# Wasatch Wing & Clay



## JuddCT (Sep 7, 2007)

I'm thinking about joining. Anyone who is currently a member or was a member have any thoughts? If not this one where would you join (I live in Draper so I really like the proximity)?

Thanks


----------



## bwhntr (Sep 12, 2007)

Excellent club with exceptional grounds. You won't regret joining, Brian has done a great job turning this place around from the previous owners. This is a first class club and given the proximity you will have a great time. I have been extremely impressed with the amount of cover and cleaniness of the property. We ran a tial there this past May and can't wait to run another. It is just that nice!


----------



## TEX-O-BOB (Sep 12, 2007)

bwhntr said:


> Excellent club with exceptional grounds. You won't regret joining, Brian has done a great job turning this place around from the previous owners. This is a first class club and given the proximity you will have a great time. I have been extremely impressed with the amount of cover and cleaniness of the property. We ran a tial there this past May and can't wait to run another. It is just that nice!


+1


----------



## Huntoholic (Sep 17, 2008)

You won't regret it. Talk to Brian about his goals and you will know that this place is going to get better.
[attachment=0:nb14kkef]P1020297resize.jpg[/attachment:nb14kkef]


----------



## Mojo1 (Sep 8, 2007)

I haven't hunted there, but I did shoot one of the Browning shoots down there, its a first class operation for sure. I saw all kinds of birds while there. If it wasn't so far I might joined it.


----------



## USMARINEhuntinfool (Sep 15, 2007)

What are the costs? What are the benefits of going there instead of a club that requires no membership? Been really debating going out there and joining.


----------



## guner (Sep 25, 2007)

I have been a member there since it opened but havent really hunted there much, I got it as a place close by that I could take my young boys to and keep them excited about hunting. I do think they do a good job as far as up keep and maintaining cover and it is a quality place. unfortunately I dont go very much because it is pricey by my standards, I believe 19 bucks a rooster :shock: , I like that they do special events i.e Trails, trap shoots and dog training seminar's as well as the Phantom & the Ghost Holloween hunt, thats a blast !
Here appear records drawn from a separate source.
**src/rtl/dca_sched_pkg.sv**
```systemverilog
// Shared definitions for the DCA bit-serial job scheduler: FSM encodings,
// id-width derivation and the default run-length counter width.
package dca_sched_pkg;

  typedef enum logic [1:0] {
    ST_IDLE  = 2'd0,
    ST_ISSUE = 2'd1,
    ST_RUN   = 2'd2,
    ST_RESP  = 2'd3
  } sched_state_e;

  localparam int CYCLE_WIDTH_DEF = 16;

  // Requester index width; a single-bit id is kept even for trivially small pools.
  function automatic int id_width(input int n);
    return (n <= 2) ? 1 : $clog2(n);
  endfunction

endpackage

```
**src/rtl/dca_rr_arbiter.sv**
```systemverilog
// Combinational round-robin picker: first set request at or after ptr,
// wrapping modulo NUM_REQ. The pointer register lives in the parent.
module dca_rr_arbiter
  import dca_sched_pkg::*;
#(
  parameter int  NUM_REQ  = 4,
  localparam int ID_WIDTH = id_width(NUM_REQ)
) (
  input  logic [NUM_REQ-1:0]  req,
  input  logic [ID_WIDTH-1:0] ptr,
  input  logic                gnt_en,
  output logic [NUM_REQ-1:0]  gnt,
  output logic [ID_WIDTH-1:0] gnt_idx
);

  localparam logic [ID_WIDTH:0] NREQ_L = (ID_WIDTH + 1)'(NUM_REQ);

  logic [NUM_REQ-1:0] rot;
  logic [ID_WIDTH:0]  off_sel;
  logic [ID_WIDTH:0]  sum;
  logic               found;

  // Rotate so that bit 0 is the requester the pointer names.
  assign rot = NUM_REQ'({req, req} >> ptr);

  always_comb begin
    found   = 1'b0;
    off_sel = '0;
    for (int off = 0; off < NUM_REQ; off++) begin
      if (!found && rot[off]) begin
        found   = 1'b1;
        off_sel = (ID_WIDTH + 1)'(off);
      end
    end
    sum = {1'b0, ptr} + off_sel;
    if (sum >= NREQ_L) begin
      sum = sum - NREQ_L;
    end
    gnt_idx = sum[ID_WIDTH-1:0];
    gnt     = (found && gnt_en) ? (NUM_REQ'(1) << gnt_idx) : '0;
  end

endmodule

```
**src/rtl/dca_bitserial_job_scheduler.sv**
```systemverilog
// Round-robin job scheduler sharing one bit-serial MAC engine between NUM_REQ
// requesters. Optional zero-mask bypass: define DCA_SCHED_ZERO_SKIP_EN.
// Handshakes: a transfer happens on a cycle where valid and ready are both high;
// ready never depends on valid of the same interface beyond arbitration.
module dca_bitserial_job_scheduler
  import dca_sched_pkg::*;
#(
  parameter int  NUM_REQ     = 4,
  parameter int  A_WIDTH     = 8,
  parameter int  B_WIDTH     = 8,
  parameter int  CYCLE_WIDTH = CYCLE_WIDTH_DEF,
  localparam int ID_WIDTH    = id_width(NUM_REQ)
) (
  input  logic                       clk,
  input  logic                       rstnn,
  input  logic                       enable,
  input  logic [NUM_REQ-1:0]         req_valid,
  output logic [NUM_REQ-1:0]         req_ready,
  input  logic [NUM_REQ*A_WIDTH-1:0] req_a_mask,
  input  logic [NUM_REQ*B_WIDTH-1:0] req_b_mask,
  output logic                       eng_enable,
  output logic                       eng_start,
  output logic [A_WIDTH-1:0]         eng_a_mask,
  output logic [B_WIDTH-1:0]         eng_b_mask,
  input  logic                       eng_done,
  output logic                       rsp_valid,
  input  logic                       rsp_ready,
  output logic [ID_WIDTH-1:0]        rsp_id,
  output logic [CYCLE_WIDTH-1:0]     rsp_cycles,
  output logic                       rsp_skipped,
  output logic                       busy,
  output logic [1:0]                 dbg_state
);

  sched_state_e             state_q, state_d;
  logic [ID_WIDTH-1:0]      ptr_q, ptr_d;
  logic [ID_WIDTH-1:0]      id_q, id_d;
  logic [A_WIDTH-1:0]       a_q, a_d;
  logic [B_WIDTH-1:0]       b_q, b_d;
  logic [CYCLE_WIDTH-1:0]   cnt_q, cnt_d;
  logic [CYCLE_WIDTH-1:0]   cyc_q, cyc_d;
`ifdef DCA_SCHED_ZERO_SKIP_EN
  logic                     skip_q, skip_d;
`endif

  logic [NUM_REQ-1:0]       gnt;
  logic [ID_WIDTH-1:0]      gnt_idx;
  logic                     xfer;
  logic [A_WIDTH-1:0]       a_sel;
  logic [B_WIDTH-1:0]       b_sel;
  logic [ID_WIDTH-1:0]      ptr_next;
  logic [CYCLE_WIDTH-1:0]   cnt_inc;

  dca_rr_arbiter #(.NUM_REQ(NUM_REQ)) u_arb (
    .req     (req_valid),
    .ptr     (ptr_q),
    .gnt_en  (enable && (state_q == ST_IDLE)),
    .gnt     (gnt),
    .gnt_idx (gnt_idx)
  );

  assign xfer     = |gnt;
  assign a_sel    = A_WIDTH'(req_a_mask >> (gnt_idx * A_WIDTH));
  assign b_sel    = B_WIDTH'(req_b_mask >> (gnt_idx * B_WIDTH));
  assign ptr_next = (gnt_idx == ID_WIDTH'(NUM_REQ - 1)) ? '0 : gnt_idx + 1'b1;
  assign cnt_inc  = (cnt_q == '1) ? cnt_q : cnt_q + 1'b1;

  always_comb begin
    state_d = state_q;
    ptr_d   = ptr_q;
    id_d    = id_q;
    a_d     = a_q;
    b_d     = b_q;
    cnt_d   = cnt_q;
    cyc_d   = cyc_q;
`ifdef DCA_SCHED_ZERO_SKIP_EN
    skip_d  = skip_q;
`endif
    if (enable) begin
      case (state_q)
        ST_IDLE: begin
          if (xfer) begin
            a_d     = a_sel;
            b_d     = b_sel;
            id_d    = gnt_idx;
            ptr_d   = ptr_next;
            state_d = ST_ISSUE;
`ifdef DCA_SCHED_ZERO_SKIP_EN
            skip_d  = 1'b0;
            if ((a_sel == '0) || (b_sel == '0)) begin
              state_d = ST_RESP;
              cyc_d   = '0;
              skip_d  = 1'b1;
            end
`endif
          end
        end
        ST_ISSUE: begin
          cnt_d   = CYCLE_WIDTH'(1);
          state_d = ST_RUN;
        end
        ST_RUN: begin
          cnt_d = cnt_inc;
          // The done cycle itself counts toward the reported run length.
          if (eng_done) begin
            cyc_d   = cnt_inc;
            state_d = ST_RESP;
          end
        end
        ST_RESP: begin
          if (rsp_ready) begin
            state_d = ST_IDLE;
          end
        end
        default: state_d = ST_IDLE;
      endcase
    end
  end

  always_ff @(posedge clk or negedge rstnn) begin
    if (!rstnn) begin
      state_q <= ST_IDLE;
      ptr_q   <= '0;
      id_q    <= '0;
      a_q     <= '0;
      b_q     <= '0;
      cnt_q   <= '0;
      cyc_q   <= '0;
`ifdef DCA_SCHED_ZERO_SKIP_EN
      skip_q  <= 1'b0;
`endif
    end else begin
      state_q <= state_d;
      ptr_q   <= ptr_d;
      id_q    <= id_d;
      a_q     <= a_d;
      b_q     <= b_d;
      cnt_q   <= cnt_d;
      cyc_q   <= cyc_d;
`ifdef DCA_SCHED_ZERO_SKIP_EN
      skip_q  <= skip_d;
`endif
    end
  end

  assign req_ready  = gnt;
  assign eng_enable = enable;
  assign eng_start  = (state_q == ST_ISSUE);
  assign eng_a_mask = a_q;
  assign eng_b_mask = b_q;
  assign rsp_valid  = (state_q == ST_RESP);
  assign rsp_id     = id_q;
  assign rsp_cycles = cyc_q;
  assign busy       = (state_q != ST_IDLE);
  assign dbg_state  = state_q;
`ifdef DCA_SCHED_ZERO_SKIP_EN
  assign rsp_skipped = skip_q;
`else
  assign rsp_skipped = 1'b0;
`endif

endmodule

```
**config.mk**
```make
export PLATFORM = sky130hd
export DESIGN_NAME = dca_bitserial_job_scheduler
export DESIGN_NICKNAME = d
export VERILOG_FILES = /design/src/rtl/dca_sched_pkg.sv /design/src/rtl/dca_rr_arbiter.sv /design/src/rtl/dca_bitserial_job_scheduler.sv
export SDC_FILE = /design/constraint.sdc
export NUM_CORES = 1
export LEC_CHECK = 0
export ABC_CLOCK_PERIOD_IN_PS = 9680
export CORE_AREA = 2 2 90 92
export CTS_BUF_LIST = sky130_fd_sc_hd__clkbuf_16
export DETAILED_ROUTE_END_ITERATION = 10
export DIE_AREA = 0 0 92 94
export PLACE_DENSITY = 0.89
export RECOVER_POWER = 100
export SETUP_SLACK_MARGIN = 0.2
export SLEW_MARGIN = 10
export SYNTH_ARGS = -nofsm -noshare
export SYNTH_HDL_FRONTEND = slang
export SYNTH_SLANG_ARGS = --single-unit
```
**constraint.sdc**
```tcl
create_clock -name clk -period 9.68 [get_ports clk]
set_input_delay 2.42 -clock clk [delete_from_list [all_inputs] [get_ports clk]]
set_output_delay 2.42 -clock clk [all_outputs]
set_load 0.03 [all_outputs]
```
Although it's close to "real hunting", I just cant feel REAL good about planted birds


----------



## Huntoholic (Sep 17, 2008)

USMARINEhuntinfool said:


> What are the costs? What are the benefits of going there instead of a club that requires no membership? Been really debating going out there and joining.


They have member rates and non-member rates...
The rates are posted on their web site.

A couple of reasons it has worked for me.
1. Close to home and I call ahead to find out if they're busy. The times I have picked to go out just has been pretty much by myself.
2. My wife is a stroke survivor and is a little self conscious when shooting. I can take her out there when there is little pressure and they understand and work with her. 
3. Access to a lot of ground for the dove hunt. ( available to members only and he caps the number of hunters) No additional cost other then your membership.
4. Access to the ground for predator hunts. Have taken one coyote so far.
5. Great place to train dogs.

So far I have used the trap range, The five stand range, and hunted doves. I am looking forward to trying out the rest of the facilities and feel so far that I have gotten my moneys worth.


----------



## flyfitch (Sep 22, 2007)

I haven't hunted there for years now. Back when I did go, the owner's name was Mariam Bingham or something like that. Is he not involved anymore? He was a great guy and his son that helped us out most times was also a good guy.


----------



## guner (Sep 25, 2007)

Marian is a great guy......... I am not "In the know" but I understand he and owner group had a Falling out and they brought in another guy to run the place and kinda forced Marian out.


----------



## brittonpoint (Oct 24, 2007)

Can't say anything negative about Brian.BUT the owners are pretty ruthless.Marion built his business over 7 years and had it flat out stolen from him.....It will be a cold day in hell before they get a dime from me.


----------



## xxxxxxBirdDogger (Mar 7, 2008)

> Marion built his business over 7 years and had it flat out stolen from him.....It will be a cold day in hell before they get a dime from me.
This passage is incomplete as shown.